For each of these challenges, in this chapter we provide several recommendations, more or less closely tied with the challenge itself. These recommendations are aspirational—in the sense that it is not realistic to expect a municipality to implement a large number of these recommendations at once. These recommendations are provided for generating ideas and discussion, to help organizations begin to identify the lowest hanging fruit first. Additional policies can be added according to what seems to work. We suspect that the larger the city, the more explicit the planning efforts have to be because there is greater danger of a “disconnect” between those making the decisions and those affected by them.
The recommendations in this chapter are designed to encourage the embedding of public involvement into the organizational design of a city and its departments.

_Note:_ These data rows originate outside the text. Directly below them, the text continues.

$ cat src/rtl/conv3x3_systolic.sv
// 2x2 valid cross-correlation of a 4x4 image with a 3x3 filter on a PE_DIM x PE_DIM MAC array.
module conv3x3_systolic
    import conv3x3_pkg::*;
#(
    parameter int PE_DIM = 3
) (
    input  logic              clk,
    input  logic              rst,
    input  logic [DATA_W-1:0] i00, i01, i02, i03,
    input  logic [DATA_W-1:0] i10, i11, i12, i13,
    input  logic [DATA_W-1:0] i20, i21, i22, i23,
    input  logic [DATA_W-1:0] i30, i31, i32, i33,
    input  logic [DATA_W-1:0] f00, f01, f02,
    input  logic [DATA_W-1:0] f10, f11, f12,
    input  logic [DATA_W-1:0] f20, f21, f22,
    output logic [DATA_W-1:0] o00, o01, o10, o11
);

    if (!(PE_DIM inside {1, 2, 3})) begin : g_bad_dim
        $error("conv3x3_systolic: PE_DIM must be 1, 2 or 3");
    end

    localparam int         NPE  = PE_DIM * PE_DIM;
    localparam logic [5:0] LAST = 6'(compute_len(PE_DIM) - 1);

    logic [DATA_W-1:0] img_in [IMG_N][IMG_N];
    logic [DATA_W-1:0] flt_in [FLT_N][FLT_N];
    logic [DATA_W-1:0] img_q  [IMG_N][IMG_N];
    logic [DATA_W-1:0] flt_q  [FLT_N][FLT_N];

    assign img_in = '{'{i00, i01, i02, i03}, '{i10, i11, i12, i13},
                      '{i20, i21, i22, i23}, '{i30, i31, i32, i33}};
    assign flt_in = '{'{f00, f01, f02}, '{f10, f11, f12}, '{f20, f21, f22}};

    state_t     state, state_nxt;
    logic [5:0] step;
    logic       run;

    assign run = (state == RUN);

    always_ff @(posedge clk or negedge rst) begin
        if (!rst) state <= LOAD;
        else      state <= state_nxt;
    end

    // NOTE: combinational blocks assign a default to every output first so no latch is inferred.
    always_comb begin
        state_nxt = state;
        case (state)
            LOAD:    state_nxt = RUN;
            RUN:     if (step == LAST) state_nxt = WRITE;
            WRITE:   state_nxt = DONE;
            DONE:    state_nxt = DONE;
            default: state_nxt = IDLE;
        endcase
    end

    always_ff @(posedge clk or negedge rst) begin
        if (!rst) begin
            // NOTE: operand registers are cleared element by element; a reset array does not map to RAM.
            for (int r = 0; r < IMG_N; r++)
                for (int c = 0; c < IMG_N; c++) img_q[r][c] <= '0;
            for (int r = 0; r < FLT_N; r++)
                for (int c = 0; c < FLT_N; c++) flt_q[r][c] <= '0;
            step <= '0;
        end else if (state == LOAD) begin
            img_q <= img_in;
            flt_q <= flt_in;
            step  <= '0;
        end else if (run) begin
            step <= step + 6'd1;
        end
    end

    // Schedule decode: tap = filter position (row-major), win = output window o00,o01,o10,o11.
    logic [3:0] tap;
    logic [1:0] win, tap_row, tap_col;

    // NOTE: blocking assignments here are combinational temporaries; registers above use <=.
    always_comb begin
        tap = '0;
        win = '0;
        case (PE_DIM)
            1:       begin tap = 4'(step % 6'd9); win = 2'(step / 6'd9); end
            2:       tap = step[3:0];
            default: win = step[1:0];
        endcase
        tap_row = 2'(tap / 4'd3);
        tap_col = 2'(tap % 4'd3);
    end

    logic [2*DATA_W-1:0] pe_prod [FLT_N*FLT_N];
    logic [DATA_W-1:0]   pe_acc  [FLT_N*FLT_N];
    logic                pe_clear;

    assign pe_clear = (state == LOAD) || (run && tap == 4'd0);

    for (genvar k = 0; k < FLT_N*FLT_N; k++) begin : g_pe
        if (k < NPE) begin : g_on
            localparam logic [1:0] OWN_R = 2'(k / OUT_N);
            localparam logic [1:0] OWN_C = 2'(k % OUT_N);
            localparam logic [1:0] OWN_A = 2'(k / FLT_N);
            localparam logic [1:0] OWN_B = 2'(k % FLT_N);

            logic [1:0]        fr, fc, wr, wc;
            logic [DATA_W-1:0] a, b;

            // Each PE owns either a window (PE_DIM=2), a tap (PE_DIM=3) or nothing (PE_DIM=1).
            always_comb begin
                fr = tap_row;
                fc = tap_col;
                wr = {1'b0, win[1]};
                wc = {1'b0, win[0]};
                if (PE_DIM == 2) begin wr = OWN_R; wc = OWN_C; end
                if (PE_DIM == 3) begin fr = OWN_A; fc = OWN_B; end
                a = flt_q[fr][fc];
                b = img_q[wr + fr][wc + fc];
            end

            conv_pe u_pe (
                .clk   (clk),
                .rst   (rst),
                .clear (pe_clear),
                .en    (run),
                .a     (a),
                .b     (b),
                .prod  (pe_prod[k]),
                .acc   (pe_acc[k])
            );
        end else begin : g_off
            assign pe_prod[k] = '0;
            assign pe_acc[k]  = '0;
        end
    end

    logic [DATA_W-1:0] tree_sum;

    always_comb begin
        tree_sum = '0;
        for (int k = 0; k < FLT_N*FLT_N; k++) tree_sum = tree_sum + pe_prod[k][DATA_W-1:0];
    end

    // Window results: banked from the single PE (PE_DIM=1) or summed by the tree (PE_DIM=3).
    logic [DATA_W-1:0] res   [OUT_N*OUT_N];
    logic [DATA_W-1:0] fin   [OUT_N*OUT_N];
    logic [DATA_W-1:0] out_q [OUT_N*OUT_N];

    always_ff @(posedge clk or negedge rst) begin
        if (!rst) begin
            for (int k = 0; k < OUT_N*OUT_N; k++) res[k] <= '0;
        end else if (state == LOAD) begin
            for (int k = 0; k < OUT_N*OUT_N; k++) res[k] <= '0;
        end else if (run) begin
            if (PE_DIM == 1 && tap == 4'd0 && win != 2'd0) res[win - 2'd1] <= pe_acc[0];
            if (PE_DIM == 3) res[win] <= res[win] + tree_sum;
        end
    end

    always_comb begin
        for (int k = 0; k < OUT_N*OUT_N; k++) fin[k] = (PE_DIM == 2) ? pe_acc[k] : res[k];
        if (PE_DIM == 1) fin[3] = pe_acc[0];
    end

    always_ff @(posedge clk or negedge rst) begin
        if (!rst) begin
            for (int k = 0; k < OUT_N*OUT_N; k++) out_q[k] <= '0;
        end else if (state == WRITE) begin
            out_q <= fin;
        end
    end

    assign o00 = out_q[0];
    assign o01 = out_q[1];
    assign o10 = out_q[2];
    assign o11 = out_q[3];

endmodule
===== config.mk =====
export PLATFORM = sky130hd
export DESIGN_NAME = led_activity_ctrl
export DESIGN_NICKNAME = d
export VERILOG_FILES = /design/src/rtl/led_activity_ctrl_pkg.sv /design/src/rtl/led_stretch_ch.sv /design/src/rtl/led_activity_ctrl.sv
export SDC_FILE = /design/constraint.sdc
export NUM_CORES = 1
export LEC_CHECK = 0
export CORE_AREA = 2 2 62 108
export CTS_CLUSTER_SIZE = 12
export DETAILED_ROUTE_END_ITERATION = 12
export DIE_AREA = 0 0 64 110
export SYNTH_ARGS = -nofsm -noshare
export SYNTH_HDL_FRONTEND = slang
export SYNTH_SLANG_ARGS = --single-unit

===== constraint.sdc =====
create_clock -name CLK -period 2.05 [get_ports CLK]
set_input_delay 0.205 -clock CLK [delete_from_list [all_inputs] [get_ports CLK]]
set_output_delay 0.205 -clock CLK [all_outputs]
set_load 0.005 [all_outputs]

The central goals of our recommendations, each tied with one of the nine challenges, are summarized in Table 1.3.
The recommendations associated with Challenges 1 through 5 concern the development of an organizational culture that takes into account a clear strategy of public involvement. The recommendations associated with challenges 6 through 9 concern institutionalized processes for planning and carrying out public-involvement activities and for making use of citizen contributions.
Movement toward what we might call “Public Involvement 2.0” will require attention to some of the items in Table 1.3. It will require a well-developed learning plan for staff and increased development of key skills and competencies. To support this movement, evaluation criteria will need to be established, with the goal of creating a culture of best practices in which learning about public involvement is shared,...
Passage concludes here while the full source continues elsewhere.